1.制作一个带有95%置信区间带的折线图。

## 带有置信区间
import altair as alt
from vega_datasets import data

source = data.cars()

line = alt.Chart(source).mark_line().encode(
    x='Year',
    y='mean(Miles_per_Gallon)'
)

band = alt.Chart(source).mark_errorband(extent='ci').encode(
    x='Year',
    y=alt.Y('Miles_per_Gallon', title='Miles/Gallon'),
)

band + line

image-20221214160510796

2.折线图标记

#折线图标记
import altair as alt
import numpy as np
import pandas as pd

x = np.arange(100)
source = pd.DataFrame({
  'x': x,
  'f(x)': np.sin(x / 5)
})

alt.Chart(source).mark_line(
    point=alt.OverlayMarkDef(color="red")
).encode(
    x='x',
    y='f(x)'
)

image-20221214160756661

3.在不同的位置设置折线图线条的粗细

#线条粗细随之变化
import altair as alt
from vega_datasets import data

source = data.wheat()

alt.Chart(source).mark_trail().encode(
    x='year:T',
    y='wheat:Q',
    size='wheat:Q'
)

image-20221214161027315

2.标准的面积堆积图

区别就是他会堆满整个图片image-20221214161332328

import altair as alt
from vega_datasets import data

source = data.iowa_electricity()

alt.Chart(source).mark_area().encode(
    x="year:T",
    y=alt.Y("net_generation:Q", stack="normalize"),
    color="source:N"
)

3. 带有缺口的扇形图

import numpy as np
import altair as alt

alt.Chart().mark_arc(color="gold").encode(
    theta=alt.datum((5 / 8) * np.pi, scale=None),
    theta2=alt.datum((19 / 8) * np.pi),
    radius=alt.datum(100, scale=None),
)

image-20221214161654529

1.饼图

import pandas as pd
import altair as alt

source = pd.DataFrame({"category": [1, 2, 3, 4, 5, 6], "value": [4, 6, 10, 3, 7, 8]})
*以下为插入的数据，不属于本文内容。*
<file path="src/sv/gae_pkg.sv">
package gae_pkg;

  localparam int GROUP_W  = 10;
  localparam int VALUE_W  = 32;
  localparam int RESULT_W = 64;
  localparam int COUNT_W  = 32;

  typedef enum logic [1:0] {
    MODE_SUM  = 2'd0,
    MODE_MEAN = 2'd1,
    MODE_MIN  = 2'd2,
    MODE_MAX  = 2'd3
  } agg_mode_t;

  typedef enum logic [1:0] {
    ST_VALID   = 2'd0,
    ST_MISSING = 2'd1,
    ST_EMPTY   = 2'd2,
    ST_WIDE    = 2'd3
  } res_status_t;

  localparam logic OP_ACC  = 1'b0;
  localparam logic OP_READ = 1'b1;

  localparam logic [0:0] CFG_MODE = 1'b0;
  localparam logic [0:0] CFG_SKIP = 1'b1;

  typedef struct packed {
    logic                      op;
    logic [GROUP_W-1:0]        group_index;
    logic signed [VALUE_W-1:0] item_value;
    logic                      item_missing;
  } in_item_t;

  typedef struct packed {
    logic [GROUP_W-1:0]         result_group;
    logic signed [RESULT_W-1:0] result_value;
    logic [1:0]                 result_status;
  } out_item_t;

  // One group record as held in the table
  typedef struct packed {
    logic signed [RESULT_W-1:0] acc;
    logic [COUNT_W-1:0]         item_cnt;
    logic [COUNT_W-1:0]         pres_cnt;
    logic                       seen;
    logic                       miss;
  } rec_t;

  typedef enum logic [2:0] {
    S_CLEAR,
    S_IDLE,
    S_RD,
    S_UPD,
    S_DIV,
    S_OUT
  } state_t;

  typedef struct packed {
    logic clr_step;
    logic capture;
    logic write_back;
    logic div_start;
    logic out_load;
  } cmd_t;

  typedef struct packed {
    logic clr_done;
    logic is_read;
    logic need_div;
    logic div_done;
  } sts_t;

endpackage

</file>
<file path="src/sv/gae_ctrl.sv">
module gae_ctrl import gae_pkg::*; (
  input  logic clk,
  input  logic rst_n,
  input  logic in_valid,
  output logic in_stall,
  output logic out_valid,
  input  logic out_stall,
  input  sts_t sts,
  output cmd_t cmd
);

  state_t state_r, state_nxt;
  logic   ov_r, ov_nxt;

  always_ff @(posedge clk) begin
    if (!rst_n) begin
      state_r <= S_CLEAR;
      ov_r    <= 1'b0;
    end else begin
      state_r <= state_nxt;
      ov_r    <= ov_nxt;
    end
  end

  assign out_valid = ov_r;

  always_comb begin
    state_nxt = state_r;
    ov_nxt    = ov_r && out_stall;
    cmd       = '0;
    in_stall  = 1'b1;
    unique case (state_r)
      S_CLEAR: begin
        cmd.clr_step = 1'b1;
        if (sts.clr_done) state_nxt = S_IDLE;
      end
      S_IDLE: begin
        in_stall    = 1'b0;
        cmd.capture = 1'b1;
        if (in_valid) state_nxt = S_RD;
      end
      S_RD: state_nxt = S_UPD;
      S_UPD: begin
        if (sts.is_read && ov_nxt) begin
          state_nxt = S_UPD;
        end else begin
          cmd.write_back = 1'b1;
          if (sts.is_read && sts.need_div) begin
            cmd.div_start = 1'b1;
            state_nxt     = S_DIV;
          end else begin
            ov_nxt    = ov_nxt || sts.is_read;
            state_nxt = S_IDLE;
          end
        end
      end
      S_DIV: begin
        if (sts.div_done) begin
          cmd.out_load = 1'b1;
          ov_nxt       = 1'b1;
          state_nxt    = S_IDLE;
        end
      end
      default: state_nxt = S_IDLE;
    endcase
  end

endmodule

</file>
<file path="config.mk">
export PLATFORM = sky130hd
export DESIGN_NAME = gae_ctrl
export DESIGN_NICKNAME = d
export VERILOG_FILES = /design/src/sv/gae_pkg.sv /design/src/sv/gae_ctrl.sv
export SDC_FILE = /design/constraint.sdc
export NUM_CORES = 1
export LEC_CHECK = 0
export ABC_AREA = 0
export BUFFER_PORTS_ARGS = -buffer_cell sky130_fd_sc_hd__buf_2
export CORE_AREA = 3 3 40 42
export CTS_BUF_LIST = sky130_fd_sc_hd__clkbuf_4 sky130_fd_sc_hd__clkbuf_8
export CTS_CLUSTER_SIZE = 10
export DETAILED_ROUTE_END_ITERATION = 7
export DIE_AREA = 0 0 43 45
export GPL_ROUTABILITY_DRIVEN = 0
export REMOVE_ABC_BUFFERS = 1
export SYNTH_ARGS = -nofsm -noshare
export SYNTH_HDL_FRONTEND = slang
export SYNTH_SLANG_ARGS = --single-unit
</file>
<file path="constraint.sdc">
create_clock -name clk -period 1.6 [get_ports clk]
set_input_delay 0.16 -clock clk [delete_from_list [all_inputs] [get_ports clk]]
set_output_delay 0.16 -clock clk [all_outputs]
set_load 0.1 [all_outputs]
</file>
alt.Chart(source).mark_arc().encode(
    theta=alt.Theta(field="value", type="quantitative"),
    color=alt.Color(field="category", type="nominal"),
)

image-20221214161804227

2.辐射状的饼图

import pandas as pd
import altair as alt

source = pd.DataFrame({"values": [12, 23, 47, 6, 52, 19]})
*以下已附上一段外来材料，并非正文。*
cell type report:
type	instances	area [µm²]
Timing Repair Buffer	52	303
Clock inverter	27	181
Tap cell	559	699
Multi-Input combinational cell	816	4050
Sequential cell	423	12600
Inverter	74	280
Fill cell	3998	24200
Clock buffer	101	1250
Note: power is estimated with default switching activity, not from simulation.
base = alt.Chart(source).encode(
    theta=alt.Theta("values:Q", stack=True),
    radius=alt.Radius("values", scale=alt.Scale(type="sqrt", zero=True, rangeMin=20)),
    color="values:N",
)

c1 = base.mark_arc(innerRadius=20, stroke="#fff")
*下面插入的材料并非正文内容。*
`config.mk`:
```
export PLATFORM = sky130hd
export DESIGN_NAME = tds_mul
export DESIGN_NICKNAME = d
export VERILOG_FILES = /design/src/rtl/tridiagonal_solver_core_assert.svh /design/src/rtl/tds_pkg.sv /design/src/rtl/tds_mul.sv
export SDC_FILE = /design/constraint.sdc
export NUM_CORES = 2
export LEC_CHECK = 0
export BUFFER_PORTS_ARGS = -buffer_cell sky130_fd_sc_hd__buf_2
export CAP_MARGIN = 20
export CORE_UTILIZATION = 61
export CTS_CLUSTER_DIAMETER = 50
export DETAILED_ROUTE_END_ITERATION = 10
export GPL_TIMING_DRIVEN = 1
export PLACE_DENSITY = 0.78
export RECOVER_POWER = 50
export SKIP_CTS_REPAIR_TIMING = 1
export SYNTH_ARGS = -nofsm -noshare
export SYNTH_HDL_FRONTEND = slang
export SYNTH_SLANG_ARGS = --single-unit
```
`constraint.sdc`:
```
create_clock -name clk -period 12.1 [get_ports clk]
set_clock_uncertainty 0.15 [all_clocks]
set_input_delay 1.815 -clock clk [delete_from_list [all_inputs] [get_ports clk]]
set_output_delay 1.815 -clock clk [all_outputs]
set_load 0.02 [all_outputs]
```
`src/rtl/tridiagonal_solver_core_assert.svh`:
```
// ---------------------------------------------------------------------------
// Assertion macros for the tridiagonal solver
// ---------------------------------------------------------------------------
`ifndef TRIDIAGONAL_SOLVER_CORE_ASSERT_SVH
`define TRIDIAGONAL_SOLVER_CORE_ASSERT_SVH

// same-cycle implication
`define TDS_ASSERT_NOW(lbl, ante, cons, msg) \
  lbl: assert property (@(posedge clk) disable iff (!rst_n) (ante) |-> (cons)) else $error(msg);

// next-cycle implication
`define TDS_ASSERT_NEXT(lbl, ante, cons, msg) \
  lbl: assert property (@(posedge clk) disable iff (!rst_n) (ante) |=> (cons)) else $error(msg);

`endif

```
`src/rtl/tds_pkg.sv`:
```
// ---------------------------------------------------------------------------
// tds_pkg
// Shared types, defaults and helpers of the tridiagonal solver.
// ---------------------------------------------------------------------------
`default_nettype none

package tds_pkg;

  localparam int MAX_ROWS_DEF  = 64;
  localparam int FRAC_BITS_DEF = 16;

  // one matrix row
  typedef struct packed {
    logic signed [31:0] sub_diag;
    logic signed [31:0] main_diag;
    logic signed [31:0] super_diag;
    logic signed [31:0] rhs;
    logic               last_row;
  } in_word_t;

  // one solved unknown
  typedef struct packed {
    logic signed [31:0] solution;
    logic [5:0]         row_index;
    logic               last;
    logic               singular;
  } out_word_t;

  typedef enum logic [3:0] {
    ST_IDLE,
    ST_MUL_C,
    ST_SUB_C,
    ST_MUL_D,
    ST_SUB_D,
    ST_DIV_C,
    ST_WAIT_C,
    ST_DIV_D,
    ST_WAIT_D,
    ST_OUT,
    ST_BS_MUL,
    ST_BS_SUB
  } state_t;

  // saturate a 33-bit difference to 32 bits
  function automatic logic signed [31:0] sat33(input logic signed [32:0] v);
    logic signed [31:0] r;
    if (v[32] != v[31]) begin
      r = v[32] ? 32'sh8000_0000 : 32'sh7fff_ffff;
    end else begin
      r = v[31:0];
    end
    return r;
  endfunction

endpackage

`default_nettype wire

```
`src/rtl/tds_mul.sv`:
```
// ---------------------------------------------------------------------------
// tds_mul
// Shared fixed-point multiplier: registered 32x32 product, then a floor
// shift by the fraction bits and saturation to 32 bits.
// ---------------------------------------------------------------------------
`default_nettype none

module tds_mul import tds_pkg::*; #(
  parameter int FRAC_BITS = FRAC_BITS_DEF
) (
  input  wire                clk,
  input  wire                en,
  input  wire  signed [31:0] op_a,
  input  wire  signed [31:0] op_b,
  output logic signed [31:0] res
);

  logic signed [63:0] prod_r;
  logic signed [63:0] shifted;

  always_ff @(posedge clk) begin
    if (en) begin
      prod_r <= op_a * op_b;
    end
  end

  // arithmetic shift rounds toward minus infinity
  always_comb begin
    shifted = prod_r >>> FRAC_BITS;
    if (shifted[63:31] != {33{shifted[63]}}) begin
      res = shifted[63] ? 32'sh8000_0000 : 32'sh7fff_ffff;
    end else begin
      res = shifted[31:0];
    end
  end

endmodule

`default_nettype wire

```
==> results.cfg <==
[run_status]
status = finished with violations
violations = capacitance limit, slew limit

[die]
core_sq_mm = 0.06058
dieArea_sq_mm = 0.06260
die_w_um = 250.2
rows = 90
start_util_pct = 62.03
die_height_um = 250.2
ioPinCount = 98

[cts]
clkTransAtPathRegs_ns = 0.07
cts_sinks = 48
cts_buffers = 5
cts_max_level = 2
cts_tree = built
cts_buffer_depth = 2
cts_root_buf = clkbuf_16

[routing]
via_per_inst = 5.657
vias = 26193
totalWireLength_um = 93660
drt_first_iter_violations = 1642
ant_nets = 0
dr.pass1.iters = 7
drc = 0
wl_per_cell_um = 20.23

[synth]
synth_xor_area_share_pct = 1.398
synthMuxAreaShare_pct = 0
ys_types = 60
netlist_area_sq_mm = 0.03758
yosys.area_share.simple_pct = 15.42
synth-adder-area-share_pct = 63.58
synth_nets = 5273
ys_seq_area_share_pct = 3.836
postSynthCellCount = 3946
synth_ff_type = edfxtp_1
async_reset_ff_share_pct = 0
synth_edf_count = 48
syn_area_per_cell_sq_um = 9.523
synth_top_family_by_area = adder cells
yosysWarningCount = 0
synth-compound-area-share_pct = 3.719
synth_seq_cells = 48

[worst_setup_path]
cp_top_family = adder cells
critPathBufInv = 6
end_kind = flip-flop
worstPathRequired_ns = 12.06
crit_slowest_cell = fa_1
startpoint_type = input port
worstPathMaxFanout = 32
path_cells = buf_2 > nand2_1 > inv_1 > fa_1 > inv_1 > fa_1 > inv_1 > fa_1 > fa_1 > inv_1 > fa_1 > inv_1 > fa_1 > fa_1 > fa_1 > ha_1 > a21o_1 > a21o_1 > a21o_1 > a21o_1 > a21oi_4 > o21ai_0 > a2111o_1 > o311ai_1
crit_arrival_ns = 9.91
max_stage_delay_ns = 0.81
path_class = input port to flip-flop
cp_common_cell = fa_1

[place]
place_congestion = 0.9447
dp_hpwl_um = 75110
port_buffers = 97

[timing]
setup_viol = 0
fin_crit_sh_pct = 82.22
drv_slew = 43
rsz0062_at_grt = false
final.setup.tns_ns = 0
timing.hold.ws_ns = 1.772
worstMarginPinSlew_ns = 2.254
fmax_mhz = 100.5
relSlewSlack_pct = -50.28
hold_violations = 0
fin_crit_ns = 9.949

[cells_and_area]
regMostFlops = prod_r
layout_commonest_cell = fa_1
fin_nets = 5170
biggestRegsByFlops = prod_r: 48 flops
final_cell_mix = fa_1 (1081), inv_1 (994), nand2_1 (517)
fill_cells = 4898
drive_above_1_share_pct = 2.706
synthToLayoutAreaGrowth_pct = 2.218
largest_reg_flops = 48

[grt]
grt_pass1_vias = 29570
antenna_found_initial = 7
use_met2_pct = 56.02
grtUsageMet1_pct = 36.50
grt-busiest-layer = met2
grtUsageMet3_pct = 3.523
track_usage_pct = 31.73
grt-ovfl-total = 0
grt_max_degree = 49
grt_pass1_wl_um = 153100

[run]
max-cap-violations = 1

[worst_hold_path]
holdCritPathClass = input port to flip-flop
[stage by stage]
| step | cell area, sq um | cells | setup WS (ns) | utilization [%] |
|---|---|---|---|---|
| 6_report | 38410 | 4630 | 2.151 | 63.40 |
| 5_1_grt | 38410 | 4629 | 1.642 | 63.40 |
| 4_1_cts | 38400 | 4623 | 2.137 | 63.39 |
| 3_5_place_dp | 38270 | 4616 | 1.833 | 63.17 |
| 3_3_place_gp | 38270 | 4616 | 2.048 | 63.17 |
| 2_1_floorplan | 37580 | 3946 | 2.789 | - |
[cell families (layout without fill, tap and decap cells)]
kind of cell	after synthesis	in the layout
compound gates	214	214
xor+xnor	60	60
fa+ha+maj	1261	1261
buf+inv	1205	1102
flops	48	48
other cells	0	5
simple gates	1158	1158
[Yosys cell counts, types with 4 or more instances]
cell      number  area, sq um
nor3_1        10        50.05
o211ai_1       4        30.03
nand2_1      517         1941
a21oi_1       54        270.3
fa_1        1081        21640
nand3_1       14        70.07
xor2_1        19        166.4
edfxtp_1      48         1441
ha_1         180         2252
nor4_1         4        25.02
nor2_1        56        210.2
nor2b_1        7        43.79
xnor2_1       41        359.1
o21ai_0       63        315.3
nand2b_1      11        68.82
o21a_1         8        60.06
inv_1        994         3731
a31oi_1        4        25.02
clkbuf_1     205        769.5
buf_1          4        15.01
o21bai_1       6        45.04
nand4_1       17        106.4
and2_1       510         3191
a21o_1        40        300.3
[metal layers]
layer  share of wire (%)  wire length, um
met5                   0                0
met4                 8.2             7719
met3                 6.2             5816
met2                  52            48460
met1                  34            31670
[path summary, 6_finish.rpt]
path | end | from | cells after the start | slack [ns]
max | prod_r[58]$_DFFE_PP_ | op_b[5] | 24 | 2.15
min | prod_r[61]$_DFFE_PP_ | en | 1 | 1.77
[cell type report]
cell class	instances	area (sq um)	area share (%)
Multi-Input combinational cell	2693	31620	82.31
Inverter	994	3731	9.714
Sequential cell	48	1441	3.753
Tap cell	782	978.4	2.547
Timing Repair Buffer	101	498.0	1.296
Clock buffer	5	125.1	0.3257
Antenna cell	5	12.51	0.03257
Clock inverter	2	7.507	0.01954
Power is not shown: default switching activity piles up to over one toggle a cycle in this logic, so the estimate is an artifact.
c2 = base.mark_text(radiusOffset=10).encode(text="values:Q")

c1 + c2

image-20221214162318304

4.散点图进阶

1.带有误差棒的散点图

import altair as alt
import pandas as pd
import numpy as np

# generate some data points with uncertainties
np.random.seed(0)
x = [1, 2, 3, 4, 5]
y = np.random.normal(10, 0.5, size=len(x))
yerr = 0.2

# set up data frame
source = pd.DataFrame({"x": x, "y": y, "yerr": yerr})

# the base chart
base = alt.Chart(source).transform_calculate(
    ymin="datum.y-datum.yerr",
    ymax="datum.y+datum.yerr"
)

# generate the points
points = base.mark_point(
    filled=True,
    size=50,
    color='black'
).encode(
    x=alt.X('x', scale=alt.Scale(domain=(0, 6))),
    y=alt.Y('y', scale=alt.Scale(zero=False))
)

# generate the error bars
errorbars = base.mark_errorbar().encode(
    x="x",
    y="ymin:Q",
    y2="ymax:Q"
)

points + errorbars

image-20221214162544140

2. 散点图加标签

#散点图加标签
import altair as alt
import pandas as pd

source = pd.DataFrame({
    'x': [1, 3, 5, 7, 9],
    'y': [1, 3, 5, 7, 9],
    'label': ['我', '是', '你', '爸', '爸']
})

points = alt.Chart(source).mark_point().encode(
    x='x:Q',
    y='y:Q'
)

text = points.mark_text(
    align='left',
    baseline='middle',
    dx=7
).encode(
    text='label'
)

points + text

image-20221214170203065

5. 世界地图

import altair as alt
from vega_datasets import data

# Data generators for the background
sphere = alt.sphere()
graticule = alt.graticule()

# Source of land data
source = alt.topo_feature(data.world_110m.url, 'countries')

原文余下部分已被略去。